I decided to ignore it. Just what I tell my patients NOT to do! It would calm down before my next run. However as the summer progressed I started to feel the ache during the run and then afterwards it was very painful too.
The pain continued to get worse and then eventually at the beginning of September after doing a sprint session mid week I ran a 10km and I could hardly finish it. The pain was so bad. For the next week even walking was painful too and even jogging across the road was very uncomfortable.
The Diagnosis of Runner’s Glute Pain
As an Osteopath I first ruled out lower back or disc pain and then sacro-iliac joint pain. After two weeks rest I could walk pain free. But after 500m running I could feel it and after 2km I had to stop. It didn’t feel like a pulled muscle.

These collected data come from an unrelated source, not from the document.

## src/rtl/cmp_trip_pkg.sv

```systemverilog
package cmp_trip_pkg;
   typedef enum logic [1:0] {
      SRC_ASYNC = 2'd0,
      SRC_SYNC  = 2'd1,
      SRC_FILT  = 2'd2,
      SRC_LATCH = 2'd3
   } trip_src_e;
endpackage

```

## src/rtl/cmp_sync.sv

```systemverilog
module cmp_sync #(
   parameter int STAGES = 2
) (
   input  logic clk,
   input  logic rst_n,
   input  logic d,
   output logic q
);
   logic [STAGES-1:0] sh_q;

   if (STAGES < 1) begin : g_bad
      $error("cmp_sync: STAGES must be at least 1");
   end

   if (STAGES == 1) begin : g_one
      always_ff @(posedge clk or negedge rst_n) begin
         if (!rst_n) sh_q <= '0;
         else        sh_q <= d;
      end
   end else begin : g_many
      always_ff @(posedge clk or negedge rst_n) begin
         if (!rst_n) sh_q <= '0;
         else        sh_q <= {sh_q[STAGES-2:0], d};
      end
   end

   assign q = sh_q[STAGES-1];

   if (STAGES == 2) begin : g_chk2
      logic [1:0] age_q;
      always_ff @(posedge clk or negedge rst_n) begin
         if (!rst_n)            age_q <= '0;
         else if (age_q != 2'd2) age_q <= age_q + 2'd1;
      end
      // output lags the input by two edges
      p_sync_lag_r2: assert property (@(posedge clk) disable iff (!rst_n)
         (age_q == 2'd2) |-> (q == $past(d, 2)));
   end
endmodule

```

## src/rtl/cmp_prescaler.sv

```systemverilog
module cmp_prescaler #(
   parameter int PRE_W = 8
) (
   input  logic             clk,
   input  logic             rst_n,
   input  logic [PRE_W-1:0] div,
   input  logic             restart,
   output logic             tick
);
   logic [PRE_W-1:0] cnt_q;

   if (PRE_W < 1) begin : g_bad
      $error("cmp_prescaler: PRE_W must be at least 1");
   end

   assign tick = (cnt_q == div);

   always_ff @(posedge clk or negedge rst_n) begin
      if (!rst_n)             cnt_q <= '0;
      else if (restart | tick) cnt_q <= '0;
      else                    cnt_q <= cnt_q + PRE_W'(1);
   end

   // after a tick the next tick follows at once only for a zero divider
   p_tick_gap_r3: assert property (@(posedge clk) disable iff (!rst_n)
      (tick && !restart) |=> (tick == (div == '0)));
   // init restarts the count
   p_restart_r3: assert property (@(posedge clk) disable iff (!rst_n)
      restart |=> (tick == (div == '0)));
endmodule

```

## src/rtl/cmp_vote_window.sv

```systemverilog
module cmp_vote_window #(
   parameter int WIN_W = 5
) (
   input  logic             clk,
   input  logic             rst_n,
   input  logic             din,
   input  logic             tick,
   input  logic             init,
   input  logic [WIN_W-1:0] win_len,
   input  logic [WIN_W-1:0] agree_min,
   output logic             filt_q
);
   localparam int DEPTH = 1 << WIN_W;
   localparam int CNT_W = WIN_W + 1;

   logic [DEPTH-1:0] win_q, win_nx, mask;
   logic [CNT_W-1:0] ones, span, need, zeros;

   if (WIN_W < 1 || WIN_W > 8) begin : g_bad
      $error("cmp_vote_window: WIN_W out of range");
   end

   for (genvar i = 0; i < DEPTH; i++) begin : g_mask
      assign mask[i] = (CNT_W'(i) <= {1'b0, win_len});
   end

   assign win_nx = {win_q[DEPTH-2:0], din};

   always_comb begin
      ones = '0;
      for (int k = 0; k < DEPTH; k++) begin
         ones = ones + CNT_W'(win_nx[k] & mask[k]);
      end
   end

   assign span  = {1'b0, win_len} + CNT_W'(1);
   assign need  = {1'b0, agree_min} + CNT_W'(1);
   assign zeros = span - ones;

   always_ff @(posedge clk or negedge rst_n) begin
      if (!rst_n) begin
         win_q  <= '0;
         filt_q <= 1'b0;
      end else if (init) begin
         win_q  <= {DEPTH{din}};
         filt_q <= din;
      end else if (tick) begin
         win_q <= win_nx;
         if (ones >= need)       filt_q <= 1'b1;
         else if (zeros >= need) filt_q <= 1'b0;
      end
   end

   // init loads the filter with the present input
   p_init_load_r4: assert property (@(posedge clk) disable iff (!rst_n)
      init |=> (filt_q == $past(din)));
   // no change between sample cycles
   p_hold_idle_r5: assert property (@(posedge clk) disable iff (!rst_n)
      (!tick && !init) |=> $stable(filt_q));
endmodule

```

## src/rtl/cmp_trip_latch.sv

```systemverilog
module cmp_trip_latch (
   input  logic clk,
   input  logic rst_n,
   input  logic set_in,
   input  logic sw_clr,
   input  logic sync_pulse,
   input  logic sync_en,
   output logic lat_q
);
   logic clr;
   assign clr = sw_clr | (sync_pulse & sync_en);

   always_ff @(posedge clk or negedge rst_n) begin
      if (!rst_n)      lat_q <= 1'b0;
      else if (set_in) lat_q <= 1'b1;
      else if (clr)    lat_q <= 1'b0;
   end

   // set wins over any clear
   p_set_wins_r7: assert property (@(posedge clk) disable iff (!rst_n)
      set_in |=> lat_q);
   // sync pulse without enable leaves the latch alone
   p_sync_gated_r8: assert property (@(posedge clk) disable iff (!rst_n)
      (!set_in && !sw_clr && !sync_en) |=> $stable(lat_q));
   // enabled sync pulse clears
   p_sync_clear_r8: assert property (@(posedge clk) disable iff (!rst_n)
      (!set_in && sync_pulse && sync_en) |=> !lat_q);
endmodule

```

## src/rtl/cmp_trip_filter.sv

```systemverilog
module cmp_trip_filter #(
   parameter int PRE_W       = 8,
   parameter int WIN_W       = 5,
   parameter int SYNC_STAGES = 2
) (
   input  logic             clk,
   input  logic             rst_n,
   input  logic             cmp_raw,
   input  logic             cmp_invert,
   input  logic [PRE_W-1:0] smp_div,
   input  logic [WIN_W-1:0] win_len,
   input  logic [WIN_W-1:0] agree_min,
   input  logic             filt_init,
   input  logic             lat_clr,
   input  logic             pwm_sync,
   input  logic             sync_clr_en,
   input  logic [1:0]       src_sel,
   output logic             trip_out
);
   import cmp_trip_pkg::*;

   logic cond, synced, tick, filt, latched;
   trip_src_e src;

   assign cond = cmp_raw ^ cmp_invert;
   assign src  = trip_src_e'(src_sel);

   cmp_sync #(.STAGES(SYNC_STAGES)) u_sync (
      .clk(clk), .rst_n(rst_n), .d(cond), .q(synced));

   cmp_prescaler #(.PRE_W(PRE_W)) u_pre (
      .clk(clk), .rst_n(rst_n), .div(smp_div), .restart(filt_init), .tick(tick));

   cmp_vote_window #(.WIN_W(WIN_W)) u_vote (
      .clk(clk), .rst_n(rst_n), .din(synced), .tick(tick), .init(filt_init),
      .win_len(win_len), .agree_min(agree_min), .filt_q(filt));

   cmp_trip_latch u_lat (
      .clk(clk), .rst_n(rst_n), .set_in(filt), .sw_clr(lat_clr),
      .sync_pulse(pwm_sync), .sync_en(sync_clr_en), .lat_q(latched));

   always_comb begin
      unique case (src)
         SRC_ASYNC: trip_out = cond;
         SRC_SYNC:  trip_out = synced;
         SRC_FILT:  trip_out = filt;
         SRC_LATCH: trip_out = latched;
         default:   trip_out = latched;
      endcase
   end

   // a high filter always leaves the latch high
   p_latch_follows_r7: assert property (@(posedge clk) disable iff (!rst_n)
      filt |=> latched);
endmodule

```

I eventually narrowed it down to this muscle group. I had Chronic fatigue of my Gluteus Medius or what is
known in Runner’s vernacular as Runner’s Glute pain.
So now I had a diagnosis but I asked myself the question Why had it occurred in the first place?

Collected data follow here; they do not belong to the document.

<file path="config.mk">
export PLATFORM = sky130hd
export DESIGN_NAME = gpio_port_bank
export DESIGN_NICKNAME = d
export VERILOG_FILES = /design/src/rtl/gpio_pkg.sv /design/src/rtl/gpio_sync.sv /design/src/rtl/gpio_regs.sv /design/src/rtl/gpio_padctl.sv /design/src/rtl/gpio_port_bank.sv
export SDC_FILE = /design/constraint.sdc
export NUM_CORES = 1
export LEC_CHECK = 0
export CAP_MARGIN = 20
export CORE_MARGIN = 2
export CORE_UTILIZATION = 30
export DETAILED_ROUTE_END_ITERATION = 16
export DONT_BUFFER_PORTS = 1
export SYNTH_ARGS = -nofsm -noshare
export SYNTH_HDL_FRONTEND = slang
export SYNTH_SLANG_ARGS = --single-unit
</file>
<file path="constraint.sdc">
create_clock -name clk -period 1.3 [get_ports clk]
set_input_delay 0.195 -clock clk [delete_from_list [all_inputs] [get_ports clk]]
set_output_delay 0.195 -clock clk [all_outputs]
set_load 0.01 [all_outputs]
</file>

The role of Gluteus Medius
To work out why it happened it’s important to know what its function is.
There are two parts to the muscles the anterior or more forward section flexes the hip and induces inward (internal) rotation of the femur (thigh bone). The other part the posterior part towards the back enables the leg to lift to the side (abduction), stabilising the pelvis and to extend the leg . If the muscle is fatigued then one or more of these actions is having to happen more often than before.
I was experiencing a build up of aching pain in the posterior section of the muscle which means that I either had a loss of pelvic stability, greater abduction or increased extension – or a combination of all three.
Tests and Observations
The outside of my trainers were worn down more on the left than the right which can suggest an element of ‘landing’ on the outer part of my foot. A year before in 2019 , I had a very painful bunion on my left foot , so this could have been a compensation mechanism that I developed sub consciously to offload my big toe joint.
Osteopaths use this test to indicate a lack of pelvic stability and specifically if Gluteus Medius is not ‘firing up’ as it should.
The test: you stand with both feet a shoulder’s width apart and then lift one knee to waist height, standing on one leg and then repeat on the other side. Note any loss of balance more on one side than the other. Do it in front of a mirror with your hands on your hips and note if one side drops a little more than the other.
The result: My right side- standing on my right leg – I was rock solid. No balance issue. No left hip dropping below my right. However my left side, the side of my pain, when standing on my left leg. My balance was very difficult to maintain. My right hip dropped too and my left knee went inwards to try and help my balance.
Learnings: If this was happening every time I landed on my left foot when running the muscles were soon going to become very tired and overworked indeed.
Treatment for Runner’s Glute pain
I started a rehab exercise that would be functionally close to a running action and that encouraged the left Gluteus Medius to work on raising my right hip and become stronger in the process. This would ensure less hip drop in the future
10 reps x 3 sets every other day for the first week building up to 20 reps x 3 sets every other day in week 2.
I did it on both sides, just to give my left side a break, working alternate legs / hips.
I also worked on my hip flexors ensuring that my stride length was maintained.
Hip Flexor stretch
Do 10-15x before a run and am and pm daily.
Hugo Firth provides tailored rehab exercises for all his patients. SOme of these can be found on the here
After two weeks of this exercise (with no running) I did a short run of 3km without any pain. The next week I increased that to 4km, again no pain. I continued to do the exercise at least twice a week. Within 8 weeks I was running twice a week (5-8km) pain free.
Don’t Rush your Rehab to effectively treat Runner’s glute
It’s important not to rush back too soon especially when you are out of pain. Slowly build up your time/distance each week. Perhaps 1km more each week. And continue to give your muscles time to rest and recover after a run or a Gluteal workout session. So for example if you did Glute exercises on Monday you would rest Tuesday and even Wednesday if they were still feeling stiff and then run on the Thursday, followed by at least 2 days rest and then a Gluteal work out.